AKRON, Ohio - Pregnant with possibilities and the beating heart of her baby, in just a matter of hours after Tali Israeli of Israel gave birth to her son, she knew her life and his would be different than imagined.
"After 11 years of marriage, you're waiting for your first baby to be born and then an hour after delivery we knew something was wrong," said Tali.
A deafening silence followed for years, as the Israeli family waited to hear one word from their little boy, Yoav.
"The first reaction is denial. You say, 'no, it's not true,' and then there is the stage where they offer you treatment and you tend to deny that too because you think that you can do better," remembers Aviad Israeli, Yoav's father.
Not long after the birth of Yoav in America, his family moved back to Israel, where doctors gave a grim prognosis for the future.
"When he was around four, four and a half, they said that he would never walk, never talk; he will never be, they told us to give up," said Tali. "They said we were in a big denial."
Yoav's family never stopped believing that their son, who was diagnosed with autism and other conditions, would one day defy expectations.
He developed a close relationship with his grandfather, a pilot in Israel. They would often fly together; Yoav began mimicking the sounds of the planes he loved.
"My dad took him to fly and every time my dad took him to fly we saw a progress in his development and you could see every time my dad did something with him he will walk better, stand better, he will say another sound," explained Tali.
Yoav's parents say he started to speak soon after and then began to excel. Yet there was still instability in his life.
"In Israel, acceptance of autism or any kind of disability is not like in America," said Tali.
Yoav told his family he wanted to go to high school where it would be "quiet" and asked if they could move back to America. So the family made the decision to leave everything behind for the love of their son.
"I knew he was going to excel; I just didn't know how much," said Aviad.
Yoav, never missing a beat, lit up telling the story of how he became bilingual.

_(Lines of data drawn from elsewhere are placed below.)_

==> src/rtl/cnt_dly_cfg_ctrl.sv <==
// Configuration sequencer for a bank of CNT/DLY macrocells: validates a host
// command, then freezes, loads and releases the target cell before responding.
module cnt_dly_cfg_ctrl #(
  parameter int N_CELLS     = 4,
  parameter int CELL_W      = 2,
  parameter int DATA_W      = 14,
  parameter int HOLD_CYCLES = 2
) (
  input  logic                   clk,
  input  logic                   rst,
  input  logic                   cfg_valid,
  output logic                   cfg_ready,
  input  logic [CELL_W-1:0]      cfg_cell,
  input  logic [3:0]             cfg_clk_sel,
  input  logic [1:0]             cfg_edge,
  input  logic [1:0]             cfg_func,
  input  logic                   cfg_ws,
  input  logic [DATA_W-1:0]      cfg_data,
  output logic                   rsp_valid,
  input  logic                   rsp_ready,
  output logic [1:0]             rsp_code,
  output logic                   busy,
  output logic [N_CELLS-1:0]     cell_hold,
  output logic [N_CELLS-1:0]     cell_load,
  output logic [4*N_CELLS-1:0]   cell_clk_sel,
  output logic [2*N_CELLS-1:0]   cell_edge,
  output logic [2*N_CELLS-1:0]   cell_func,
  output logic [N_CELLS-1:0]     cell_ws,
  output logic [DATA_W*N_CELLS-1:0] cell_data
);

  localparam int HCW = (HOLD_CYCLES > 1) ? $clog2(HOLD_CYCLES) : 1;
  localparam logic [HCW-1:0] HOLD_LAST = HCW'(HOLD_CYCLES - 1);

  typedef enum logic [2:0] {
    S_IDLE,
    S_CHECK,
    S_HOLD,
    S_LOAD,
    S_RESP
  } state_t;

  state_t              state_q, state_d;
  logic [HCW-1:0]      hold_cnt_q, hold_cnt_d;
  logic [1:0]          code_q, code_d;

  logic [CELL_W-1:0]   cmd_cell_q;
  logic [3:0]          cmd_clk_q;
  logic [1:0]          cmd_edge_q;
  logic [1:0]          cmd_func_q;
  logic                cmd_ws_q;
  logic [DATA_W-1:0]   cmd_data_q;

  logic                cfg_ready_q, rsp_valid_q, busy_q;
  logic [N_CELLS-1:0]  hold_q, load_q;
  logic [N_CELLS-1:0]  target_onehot;

  always_comb begin
    state_d    = state_q;
    hold_cnt_d = hold_cnt_q;
    code_d     = code_q;
    case (state_q)
      S_IDLE: begin
        if (cfg_valid && cfg_ready_q) state_d = S_CHECK;
      end
      S_CHECK: begin
        // Error priority: bad cell, reserved clock, unsupported mode.
        if ({1'b0, cmd_cell_q} >= (CELL_W + 1)'(N_CELLS))        code_d = 2'b01;
        else if (cmd_clk_q >= 4'b1101)                            code_d = 2'b10;
        else if (cmd_func_q == 2'b11)                             code_d = 2'b11;
        else if (cmd_func_q == 2'b00 && cmd_edge_q == 2'b00)      code_d = 2'b11;
        else                                                      code_d = 2'b00;
        hold_cnt_d = '0;
        state_d    = (code_d == 2'b00) ? S_HOLD : S_RESP;
      end
      S_HOLD: begin
        if (hold_cnt_q == HOLD_LAST) state_d = S_LOAD;
        else                         hold_cnt_d = hold_cnt_q + 1'b1;
      end
      S_LOAD: state_d = S_RESP;
      S_RESP: begin
        if (rsp_ready) state_d = S_IDLE;
      end
      default: state_d = S_IDLE;
    endcase
  end

  always_ff @(posedge clk) begin
    if (rst) begin
      state_q     <= S_IDLE;
      hold_cnt_q  <= '0;
      code_q      <= 2'b00;
      cfg_ready_q <= 1'b1;
      rsp_valid_q <= 1'b0;
      busy_q      <= 1'b0;
      hold_q      <= '0;
      load_q      <= '0;
    end else begin
      state_q     <= state_d;
      hold_cnt_q  <= hold_cnt_d;
      code_q      <= code_d;
      // Status outputs are registered from the next state so they line up with it.
      cfg_ready_q <= (state_d == S_IDLE);
      rsp_valid_q <= (state_d == S_RESP);
      busy_q      <= (state_d != S_IDLE);
      hold_q      <= (state_d == S_HOLD || state_d == S_LOAD) ? target_onehot : '0;
      load_q      <= (state_d == S_LOAD) ? target_onehot : '0;
    end
  end

  always_ff @(posedge clk) begin
    if (rst) begin
      cmd_cell_q <= '0;
      cmd_clk_q  <= '0;
      cmd_edge_q <= '0;
      cmd_func_q <= '0;
      cmd_ws_q   <= 1'b0;
      cmd_data_q <= '0;
    end else if (state_q == S_IDLE && cfg_valid) begin
      cmd_cell_q <= cfg_cell;
      cmd_clk_q  <= cfg_clk_sel;
      cmd_edge_q <= cfg_edge;
      cmd_func_q <= cfg_func;
      cmd_ws_q   <= cfg_ws;
      cmd_data_q <= cfg_data;
    end
  end

  genvar gi;
  generate
    for (gi = 0; gi < N_CELLS; gi++) begin : g_cell
      logic [3:0]        clk_q;
      logic [1:0]        edge_q;
      logic [1:0]        func_q;
      logic              ws_q;
      logic [DATA_W-1:0] data_q;

      assign target_onehot[gi] = (cmd_cell_q == CELL_W'(gi));

      always_ff @(posedge clk) begin
        if (rst) begin
          clk_q  <= 4'b0000;
          edge_q <= 2'b11;
          func_q <= 2'b00;
          ws_q   <= 1'b1;
          data_q <= '0;
        end else if (state_q == S_LOAD && target_onehot[gi]) begin
          clk_q  <= cmd_clk_q;
          edge_q <= cmd_edge_q;
          func_q <= cmd_func_q;
          ws_q   <= cmd_ws_q;
          data_q <= cmd_data_q;
        end
      end

      assign cell_clk_sel[4*gi +: 4]        = clk_q;
      assign cell_edge[2*gi +: 2]           = edge_q;
      assign cell_func[2*gi +: 2]           = func_q;
      assign cell_ws[gi]                    = ws_q;
      assign cell_data[DATA_W*gi +: DATA_W] = data_q;
    end
  endgenerate

  assign cfg_ready = cfg_ready_q;
  assign rsp_valid = rsp_valid_q;
  assign rsp_code  = code_q;
  assign busy      = busy_q;
  assign cell_hold = hold_q;
  assign cell_load = load_q;

endmodule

"I would watch CNN in Israel and that's the way I taught myself English," said Yoav.
Now, 20-year-old Yoav's razor sharp memory and attention to meticulous details have helped him soar in his studies. He has a job, drives independently and is studying at Kent State University, where his father is employed, with the aim of becoming a flight engineer.

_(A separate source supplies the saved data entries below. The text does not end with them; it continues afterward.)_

**src/rtl/vga_dbg_pkg.sv**
```systemverilog
// Shared types and defaults for the debug-screen register snapshot path.
package vga_dbg_pkg;

    localparam int unsigned ADDR_W = 5;
    localparam int unsigned DATA_W = 32;
    localparam int unsigned NREGS  = 2**ADDR_W;

    typedef logic [ADDR_W-1:0] reg_addr_t;
    typedef logic [DATA_W-1:0] reg_data_t;

    typedef enum logic [0:0] {
        IDLE = 1'b0,
        COPY = 1'b1
    } snap_state_t;

endpackage

```
**src/rtl/dbg_reg_bank.sv**
```systemverilog
// Register bank: one synchronous write port, one combinational read port,
// entry 0 hardwired to zero, whole array cleared by async reset.
module dbg_reg_bank #(
    parameter int unsigned ADDR_W = vga_dbg_pkg::ADDR_W,
    parameter int unsigned DATA_W = vga_dbg_pkg::DATA_W
) (
    input  logic              clk,
    input  logic              reset,
    input  logic              we,
    input  logic [ADDR_W-1:0] waddr,
    input  logic [DATA_W-1:0] wdata,
    input  logic [ADDR_W-1:0] raddr,
    output logic [DATA_W-1:0] rdata
);

    localparam int unsigned NREGS = 2**ADDR_W;

    logic [DATA_W-1:0] mem_q [NREGS];
    logic [DATA_W-1:0] mem_d [NREGS];

    // Next array contents; writes to entry 0 are dropped so it reads as zero
    always_comb begin
        mem_d = mem_q;
        if (we && (waddr != '0)) begin
            mem_d[waddr] = wdata;
        end
    end

    // Array storage with asynchronous clear
    always_ff @(posedge clk or posedge reset) begin
        if (reset) begin
            for (int unsigned i = 0; i < NREGS; i++) begin
                mem_q[i] <= '0;
            end
        end else begin
            mem_q <= mem_d;
        end
    end

    assign rdata = mem_q[raddr];

endmodule

```
**src/rtl/dbg_reg_snapshot.sv**
```systemverilog
// Live copy of the CPU register file plus a per-frame shadow snapshot
// served to the debug screen; the copy is triggered by vsync start.
module dbg_reg_snapshot #(
    parameter int unsigned ADDR_W    = vga_dbg_pkg::ADDR_W,
    parameter int unsigned DATA_W    = vga_dbg_pkg::DATA_W,
    parameter int unsigned VSYNC_POL = 0,
    parameter int unsigned CNT_W     = 16
) (
    input  logic              clk,
    input  logic              reset,
    input  logic              wr_en,
    input  logic [ADDR_W-1:0] wr_addr,
    input  logic [DATA_W-1:0] wr_data,
    input  logic              vsync,
    input  logic              freeze,
    input  logic [ADDR_W-1:0] regAddr,
    output logic [DATA_W-1:0] regData,
    output logic              snap_busy,
    output logic [CNT_W-1:0]  frame_cnt
);

    import vga_dbg_pkg::*;

    localparam int unsigned LAST_IDX = 2**ADDR_W - 1;
    localparam logic        VS_ACT   = 1'(VSYNC_POL);

    snap_state_t       state_q, state_d;
    logic [ADDR_W-1:0] idx_q, idx_d;
    logic              busy_q, busy_d;
    logic [CNT_W-1:0]  frame_cnt_q, frame_cnt_d;
    logic              vsync_q, vsync_d;

    logic              start_c;
    logic [DATA_W-1:0] live_rdata;
    logic              shad_we;
    logic [DATA_W-1:0] shad_wdata;

    // Live bank tracks every CPU writeback; read port walks the copy index
    dbg_reg_bank #(.ADDR_W(ADDR_W), .DATA_W(DATA_W)) u_live (
        .clk   (clk),
        .reset (reset),
        .we    (wr_en),
        .waddr (wr_addr),
        .wdata (wr_data),
        .raddr (idx_q),
        .rdata (live_rdata)
    );

    // Shadow bank holds the frame snapshot shown on screen
    dbg_reg_bank #(.ADDR_W(ADDR_W), .DATA_W(DATA_W)) u_shadow (
        .clk   (clk),
        .reset (reset),
        .we    (shad_we),
        .waddr (idx_q),
        .wdata (shad_wdata),
        .raddr (regAddr),
        .rdata (regData)
    );

    // Vsync start edge, copy source with same-cycle write bypass, FSM next state
    always_comb begin
        state_d     = state_q;
        idx_d       = idx_q;
        busy_d      = busy_q;
        frame_cnt_d = frame_cnt_q;
        vsync_d     = vsync;
        shad_we     = 1'b0;
        shad_wdata  = live_rdata;

        start_c = (vsync == VS_ACT) && (vsync_q != VS_ACT);

        if (wr_en && (wr_addr == idx_q) && (idx_q != '0)) begin
            shad_wdata = wr_data;
        end

        case (state_q)
            IDLE: begin
                if (start_c && !freeze) begin
                    state_d = COPY;
                    idx_d   = '0;
                    busy_d  = 1'b1;
                end
            end
            COPY: begin
                shad_we = 1'b1;
                idx_d   = idx_q + ADDR_W'(1);
                if (idx_q == ADDR_W'(LAST_IDX)) begin
                    state_d     = IDLE;
                    busy_d      = 1'b0;
                    frame_cnt_d = frame_cnt_q + CNT_W'(1);
                end
            end
            default: begin
                state_d = IDLE;
                busy_d  = 1'b0;
            end
        endcase
    end

    // Control state registers
    always_ff @(posedge clk or posedge reset) begin
        if (reset) begin
            state_q     <= IDLE;
            idx_q       <= '0;
            busy_q      <= 1'b0;
            frame_cnt_q <= '0;
            vsync_q     <= ~VS_ACT;
        end else begin
            state_q     <= state_d;
            idx_q       <= idx_d;
            busy_q      <= busy_d;
            frame_cnt_q <= frame_cnt_d;
            vsync_q     <= vsync_d;
        end
    end

    assign snap_busy = busy_q;
    assign frame_cnt = frame_cnt_q;

endmodule

```
**config.mk**
```make
export PLATFORM = sky130hd
export DESIGN_NAME = dbg_reg_snapshot
export DESIGN_NICKNAME = d
export VERILOG_FILES = /design/src/rtl/vga_dbg_pkg.sv /design/src/rtl/dbg_reg_bank.sv /design/src/rtl/dbg_reg_snapshot.sv
export SDC_FILE = /design/constraint.sdc
export NUM_CORES = 2
export LEC_CHECK = 0
export BUFFER_PORTS_ARGS = -buffer_cell sky130_fd_sc_hd__buf_2
export CORE_MARGIN = 2
export CORE_UTILIZATION = 61
export DETAILED_ROUTE_END_ITERATION = 8
export PLACE_DENSITY = 0.73
export SYNTH_ARGS = -nofsm -noshare
export SYNTH_HDL_FRONTEND = slang
export SYNTH_SLANG_ARGS = --single-unit
```
**constraint.sdc**
```tcl
create_clock -name clk -period 89.8 [get_ports clk]
set_input_delay 17.96 -clock clk [delete_from_list [all_inputs] [get_ports clk]]
set_output_delay 17.96 -clock clk [all_outputs]
set_load 0.02 [all_outputs]
```
==> qor_table.md <==
| Result | Value | Unit |
| --- | --- | --- |
| Run status | complete, no violations | - |
| Number of cells produced by synthesis | 6138 | - |
| Detailed placer's ending HPWL | 129300 | µm |
| Class of the tightest hold or removal check | register to register | - |
| Port Buffers | 95 | - |
| Reported max-cap violation count | 0 | - |
| Horiz. Die Dim | 396.6 | µm |
| Global router's overall resource usage | 30.60 | % |
| Number of H-tree levels | 4 | - |
| Arrival time worst endpoint | 21800 | ps |
| Core outline area | 153500 | µm² |
| Critical path start-end classification | input port to primary output | - |
| Final setup skew | 39.40 | ps |
| Crit path max-delay cell type | sky130_fd_sc_hd__buf_4 | - |
| Post-synthesis register bit count | 2072 | - |
| Max-slew violations | 0 | - |
| Summed instance area of the synthesized netlist | 94040 | µm² |
| Ys flop type | sky130_fd_sc_hd__dfrtp_1 | - |
| Total length of routed met3 wires | 11550 | µm |
| Synthesized area per cell | 15.32 | µm² |
| Sink count of the clock tree | 2072 | - |
| Static leakage | 47.06 | nW |
| Proportion of layout cells with a drive suffix above 1 | 50.69 | % |
| Largest fanout on the critical path | 82 | - |
| RSZ-0062 raised after global routing | no | - |
| Clock network latency to the later pin of the worst-skew pair | 820 | ps |
| Post-Route M1 WL | 101900 | µm |
| CP bufs+invs | 4 | - |
| Area of the die | 157300 | µm² |
| CP delay by family, top | buffers and inverters | - |
| Worst supply voltage drop on vdd | 0.00002436 | V |
| Number of resized instances in the post-cts repair step | 0 | - |
| TritonCTS buffer count | 210 | - |
| Achievable clock frequency | 25.15 | MHz |
| Critical path's largest stage delay | 820 | ps |
| Synth area leaders | sky130_fd_sc_hd__dfrtp_1 (55%), sky130_fd_sc_hd__mux2_2 (25%), sky130_fd_sc_hd__mux4_2 (8.4%) | - |
| Startpoint Class | input port | - |
| Mean number of vias per cell | 6.554 | - |
| Sum of overflow across all layers after global routing | 0 | - |
| Mapped Nets | 6191 | - |
| Post-CTS setup buffer count | 0 | - |
| Antenna-violating nets left | 0 | - |
| I/O pin count | 96 | - |
| Non-filler instance count after layout | 8150 | - |
| Async set or reset register ratio after synthesis | 100.0 | % |
| Pwr per Cell Area | 31.69 | nW/µm² |
| Max Root-Sink Buffers | 3 | - |
| Initial Utilization | 61.26 | % |
| Post-CTS clock slew at the launch and capture registers of the worst setup and hold paths | 50 | ps |
| Wirelength per Cell | 29.07 | µm |
| Setup-violating endpoint count in the final report | 0 | - |
| Commonest cells in the netlist | sky130_fd_sc_hd__dfrtp_1 (2071), sky130_fd_sc_hd__mux2_2 (2048), sky130_fd_sc_hd__mux2i_1 (418), sky130_fd_sc_hd__mux4_2 (352), sky130_fd_sc_hd__clkbuf_1 (333) | - |
| Wire length reported by the detailed router | 236900 | µm |
| Maximum number of pins on one net before global-route repair | 173 | - |
| Yosys warning count | 0 | - |
| Seq/Total Area, Yosys | 55.14 | % |
| Final worst path period share | 44.28 | % |
| Transition time of the tightest slew-check pin | 1099 | ps |
| Tightest slew margin relative to the limit | 26.56 | % |
| Vertical die dimension | 396.6 | µm |
| CTS root buf | sky130_fd_sc_hd__clkbuf_16 | - |
| CTS tree | yes | - |
| Synthesis-to-finish area growth | 9.136 | % |
| Drt pass-1 iters | 5 | - |
| Final Hold Fails | 0 | - |
| Detailed route wirelength on metal2 | 116800 | µm |
| Highest routing layer actually used | met5 | - |
| Routability cong. | 0.7836 | - |
| Final layout net count | 5988 | - |
| DRC violations left | 0 | - |
| Detailed Route Iter0 Violations | 4284 | - |
| Antenna violations before repair | 7 | - |
| Cell taking the most area after synthesis | sky130_fd_sc_hd__dfrtp_1 | - |
| Vias in the first global route | 56519 | - |
| Accumulated negative setup slack | 0 | ps |
| Minimum clock period | 39760 | ps |
| Placed insts | 7767 | - |
| CP endpoint kind | primary output | - |
| Worst path cell trace | buf_8, buf_4, buf_4, mux4_2, mux4_2, mux2_2, buf_2 | - |
| Unique masters post-synth | 50 | - |
| End-of-flow core utilization | 66.86 | % |
| Number of vias in the routed layout | 53417 | - |
| Most common cell in the synthesized netlist | sky130_fd_sc_hd__dfrtp_1 | - |
| Hold buffer count at CTS | 0 | - |
| First-pass GRT wire length | 360800 | µm |
| Number of enable-type register cells in the synthesized netlist | 0 | - |
| Worst endpoint required time | 71840 | ps |
| Placement row count | 144 | - |
| Share of the synthesized area in the top cell type | 55.11 | % |
==> metrics by stage <==
stage / power (mW) / worst slack, ps / instance area (µm²) / hold WS [ps]
3_3_place_gp: 2.332 / 49940 / 95590 / 360.4
3_5_place_dp: 2.365 / 49840 / 95590 / 363.2
4_1_cts: 3.257 / 49840 / 102600 / 376.8
2_1_floorplan: 2.118 / 13310 / 94040 / 424.6
5_1_grt: 3.398 / 49610 / 102600 / 380.7
6_report: 3.252 / 50040 / 102600 / 372.0
==> path summary, 6_finish.rpt <==
path                                      from             endpoint  slack (ps)  depth (start not counted)
max                                 regAddr[0]          regData[22]       50040                          7
min                        u_shadow.mem_q[996]  u_shadow.mem_q[996]         370                          0
max reg2reg                           idx_q[1]  u_shadow.mem_q[618]       84370                          9
min reg2reg                u_shadow.mem_q[996]  u_shadow.mem_q[996]         370                          0
max in group asynchronous                reset  u_shadow.mem_q[578]       66670                          8
min in group asynchronous                reset  u_shadow.mem_q[341]       17290                          2
==> area by class of cell <==
class / count / area [µm²]
sequential: 2072 / 51860
fill: 10714 / 50880
multi-input combinational: 3402 / 39460
clock buffer: 308 / 6178
tap: 2044 / 2557
timing repair buffer: 244 / 1685
clock inverter: 73 / 862.1
inverter: 5 / 26.28
antenna: 2 / 5.005
==> state kept, by name, summed over array words and instances, names as in the netlist <==
signal	cells
vsync_q	1
state_q	1
frame_cnt	16
u_shadow.mem_q	1024
snap_busy	1
u_live.mem_q	1024
idx_q	5
==> cells by family after synthesis <==
family / Yosys count / share of synthesized area [%]
muxes: 2818 / 37.40
DFF: 2072 / 55.14
buffers and inverters: 664 / 3.352
AOI/OAI and AO/OA: 286 / 2.304
and+or+nand+nor: 272 / 1.538
xor gates and xnor gates: 20 / 0.1863
adders and majority gates: 6 / 0.07983
==> layer usage <==
layer / GRT usage, % / up-vias
met5: 0 / -
met4: 8.840 / 10
met3: 4.211 / 433
met2: 50.60 / 1478
met1: 42.75 / 29207
li1: - / 22289
==> cells in the final DEF, fill, tap and decap left out, types with 6 or more instances in the layout <==
master / n
sky130_fd_sc_hd__clkinv_2: 42
sky130_fd_sc_hd__mux2i_1: 418
sky130_fd_sc_hd__nand4_1: 6
sky130_fd_sc_hd__buf_4: 145
sky130_fd_sc_hd__a41oi_2: 22
sky130_fd_sc_hd__nand2_2: 15
sky130_fd_sc_hd__a31oi_2: 10
sky130_fd_sc_hd__o22ai_1: 180
sky130_fd_sc_hd__clkbuf_8: 47
sky130_fd_sc_hd__ha_1: 6
sky130_fd_sc_hd__nor2_4: 35
sky130_fd_sc_hd__nor2_1: 29
sky130_fd_sc_hd__mux4_2: 352
sky130_fd_sc_hd__nor4_1: 32
sky130_fd_sc_hd__xnor2_1: 17
sky130_fd_sc_hd__clkbuf_1: 47
sky130_fd_sc_hd__o211ai_1: 12
sky130_fd_sc_hd__buf_2: 91
sky130_fd_sc_hd__nand2_1: 24
sky130_fd_sc_hd__a311o_1: 10
sky130_fd_sc_hd__clkinvlp_4: 8
sky130_fd_sc_hd__a22oi_1: 46
sky130_fd_sc_hd__dfrtp_1: 2066
sky130_fd_sc_hd__nand3_1: 25
sky130_fd_sc_hd__mux2_2: 2048
sky130_fd_sc_hd__nor3_1: 45
sky130_fd_sc_hd__clkbuf_16: 214
sky130_fd_sc_hd__bufinv_16: 18
==> power breakdown <==
group,internal (mW),switching [mW]
Sequential,1.20,0.147
Clock,0.525,0.363
Combinational,0.487,0.531
Total,2.21,1.04
(Power assumes the default switching activity.)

Yoav says flying with his grandfather feels "like heaven."
He is taking off to new heights thanks in part to specialists at the Cleveland Clinic Children's Center for Autism where he started going as a teenager. Dr. Veena Ahuja, a child psychiatrist at the Clinic, says autism spectrum disorder is found in one in 68 children and Yoav's success is one of many at the center.
"People often think of autism as kids who always need help or you get the stereotype they're going to have to be in an institution and they can't be independent."

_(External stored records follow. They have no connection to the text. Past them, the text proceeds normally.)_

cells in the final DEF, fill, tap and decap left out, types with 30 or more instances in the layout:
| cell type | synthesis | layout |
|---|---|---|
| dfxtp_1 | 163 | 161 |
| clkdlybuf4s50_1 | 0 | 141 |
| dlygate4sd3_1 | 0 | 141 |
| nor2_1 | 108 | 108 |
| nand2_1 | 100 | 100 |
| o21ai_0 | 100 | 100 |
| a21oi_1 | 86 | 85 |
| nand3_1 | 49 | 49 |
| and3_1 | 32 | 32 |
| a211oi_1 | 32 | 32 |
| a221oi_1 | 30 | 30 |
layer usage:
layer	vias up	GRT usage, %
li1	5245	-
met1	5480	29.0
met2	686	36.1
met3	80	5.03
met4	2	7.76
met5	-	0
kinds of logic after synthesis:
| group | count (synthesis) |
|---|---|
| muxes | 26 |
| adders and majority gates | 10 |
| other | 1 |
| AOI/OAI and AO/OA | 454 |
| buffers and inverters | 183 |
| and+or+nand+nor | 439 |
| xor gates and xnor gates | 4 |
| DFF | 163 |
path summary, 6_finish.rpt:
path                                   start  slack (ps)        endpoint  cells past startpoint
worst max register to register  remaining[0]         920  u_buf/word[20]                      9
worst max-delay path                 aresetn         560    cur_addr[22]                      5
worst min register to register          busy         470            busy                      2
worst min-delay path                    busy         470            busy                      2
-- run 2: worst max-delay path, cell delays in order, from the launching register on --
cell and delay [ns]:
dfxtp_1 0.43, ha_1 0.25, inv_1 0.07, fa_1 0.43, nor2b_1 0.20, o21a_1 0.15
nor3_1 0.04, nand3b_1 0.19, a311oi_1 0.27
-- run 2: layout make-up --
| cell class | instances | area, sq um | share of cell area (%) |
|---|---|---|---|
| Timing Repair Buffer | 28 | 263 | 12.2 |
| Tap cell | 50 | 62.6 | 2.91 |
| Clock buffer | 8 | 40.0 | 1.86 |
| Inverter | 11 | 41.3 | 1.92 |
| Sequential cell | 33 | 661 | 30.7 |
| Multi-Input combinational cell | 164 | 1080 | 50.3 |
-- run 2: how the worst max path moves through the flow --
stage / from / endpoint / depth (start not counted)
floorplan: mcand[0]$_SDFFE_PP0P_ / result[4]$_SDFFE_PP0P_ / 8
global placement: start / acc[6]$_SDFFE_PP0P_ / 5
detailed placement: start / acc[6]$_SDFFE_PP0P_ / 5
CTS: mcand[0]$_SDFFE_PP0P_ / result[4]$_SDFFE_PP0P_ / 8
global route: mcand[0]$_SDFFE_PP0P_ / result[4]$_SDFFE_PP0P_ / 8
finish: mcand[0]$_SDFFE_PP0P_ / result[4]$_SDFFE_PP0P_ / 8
--- src/rtl/beam_debounce.sv ---
// One input channel: 2-flop synchroniser, stability counter and pending flag.
// The owner decides when a pending change is accepted via accept.
module beam_debounce #(
  parameter int unsigned DEBOUNCE_CYCLES = 50000
) (
  input  logic clk,
  input  logic reset,
  input  logic raw,
  input  logic accept,
  output logic state,
  output logic pending
);

  localparam int unsigned CW = $clog2(DEBOUNCE_CYCLES);
  localparam logic [CW-1:0] CntMax = CW'(DEBOUNCE_CYCLES - 1);

  logic          s1_q, s1_d;
  logic          s2_q, s2_d;
  logic          state_q, state_d;
  logic [CW-1:0] cnt_q, cnt_d;
  logic          mismatch;

  always_comb begin
    s1_d     = raw;
    s2_d     = s1_q;
    state_d  = state_q;
    cnt_d    = cnt_q;
    mismatch = (s2_q != state_q);
    pending  = mismatch && (cnt_q == CntMax);
    if (!mismatch) begin
      cnt_d = '0;
    end else if (cnt_q != CntMax) begin
      cnt_d = cnt_q + 1'b1;
    end
    // Saturated counter holds until the owner grants the flip.
    if (pending && accept) begin
      state_d = ~state_q;
      cnt_d   = '0;
    end
  end

  always_ff @(posedge clk) begin
    if (reset) begin
      s1_q    <= 1'b0;
      s2_q    <= 1'b0;
      state_q <= 1'b0;
      cnt_q   <= '0;
    end else begin
      s1_q    <= s1_d;
      s2_q    <= s2_d;
      state_q <= state_d;
      cnt_q   <= cnt_d;
    end
  end

  assign state = state_q;

endmodule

"Yoav is very, very different from that stereotype. He is a special guy and you see every time how much he's progressing and how much more confident he becomes," said Dr. Ahuja.
His life is a continuing lesson in shattering expectations by others who didn't have the vision to see. Autism doesn't mean you can't; it means you can and will -- just a little differently-- like the Israeli family says, as long as you believe.
"Everything is possible for me, no limits," said Yoav, about his bright future.